Forty-nine air travelers from 15 states filed an antitrust lawsuit in federal court in San Francisco today seeking to block the planned merger of United Air Lines and Continental Airlines.
The proposed merger of Chicago-based United and Houston-based Continental was announced in May. It would be called United and would be based in Chicago, and it would create the world's largest airline in terms of revenue-producing passenger miles.
The lawsuit claims the merger would violate the federal Clayton Antitrust Act by reducing competition and thereby raising prices and decreasing service for consumers.
"The United/Continental merger is a blatant violation of our antitrust laws, which were designed to preserve and encourage competition for the benefit of the people," said Joseph M. Alioto, a San Francisco lawyer representing the plaintiffs.
He said monopolies lead to, "higher prices, less and more expensive service, loss of jobs, perpetuation of mediocrity and obsolescence, and a total and complete disregard for the public."
The two airlines issued similar statements saying they believe the lawsuit lacks merit.
"We will vigorously defend what we strongly believe to be a transaction that is in the best interests of Continental, its shareholders and the flying public," Continental spokesman Christen David said.
The merger must receive the approval of antitrust regulators in the U.S. Department of Justice.
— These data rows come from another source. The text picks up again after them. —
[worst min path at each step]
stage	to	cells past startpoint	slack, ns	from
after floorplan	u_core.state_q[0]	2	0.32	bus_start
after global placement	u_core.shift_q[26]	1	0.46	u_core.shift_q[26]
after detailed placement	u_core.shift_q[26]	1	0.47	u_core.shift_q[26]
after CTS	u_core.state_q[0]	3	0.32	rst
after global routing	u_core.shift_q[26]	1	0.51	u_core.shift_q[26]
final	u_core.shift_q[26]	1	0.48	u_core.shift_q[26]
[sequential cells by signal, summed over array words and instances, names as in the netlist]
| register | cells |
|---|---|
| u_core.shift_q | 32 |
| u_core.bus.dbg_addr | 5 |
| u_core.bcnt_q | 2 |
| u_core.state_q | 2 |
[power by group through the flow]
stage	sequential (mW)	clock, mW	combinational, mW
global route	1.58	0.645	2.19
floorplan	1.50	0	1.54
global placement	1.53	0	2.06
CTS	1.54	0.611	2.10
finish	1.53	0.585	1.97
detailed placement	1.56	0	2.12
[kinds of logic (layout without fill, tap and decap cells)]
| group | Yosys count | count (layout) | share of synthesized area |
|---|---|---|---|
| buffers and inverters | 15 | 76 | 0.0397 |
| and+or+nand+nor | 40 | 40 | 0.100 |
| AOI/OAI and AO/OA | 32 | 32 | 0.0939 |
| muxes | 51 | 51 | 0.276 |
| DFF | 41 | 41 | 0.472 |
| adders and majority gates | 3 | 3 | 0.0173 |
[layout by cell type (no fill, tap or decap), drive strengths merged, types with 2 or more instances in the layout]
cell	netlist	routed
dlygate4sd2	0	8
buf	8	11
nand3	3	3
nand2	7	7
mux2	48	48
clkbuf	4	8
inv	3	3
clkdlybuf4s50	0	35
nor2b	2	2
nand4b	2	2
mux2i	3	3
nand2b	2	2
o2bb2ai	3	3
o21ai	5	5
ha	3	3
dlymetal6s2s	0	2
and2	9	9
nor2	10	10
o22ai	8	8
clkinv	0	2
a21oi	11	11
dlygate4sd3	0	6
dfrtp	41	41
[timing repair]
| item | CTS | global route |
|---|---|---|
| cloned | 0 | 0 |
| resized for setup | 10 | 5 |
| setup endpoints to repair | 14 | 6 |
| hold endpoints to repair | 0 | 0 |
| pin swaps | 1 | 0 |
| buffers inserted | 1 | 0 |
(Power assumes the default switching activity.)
Representatives of the two airlines have said they hope to complete the process by the end of this year.
"We are cooperating with the Department of Justice as they thoroughly review our merger, which will benefit customers with the most comprehensive route network, connecting people across the world and the United States," United spokeswoman Jean Medina said.
The lawsuit seeks an injunction blocking the merger. No date has been set for a hearing.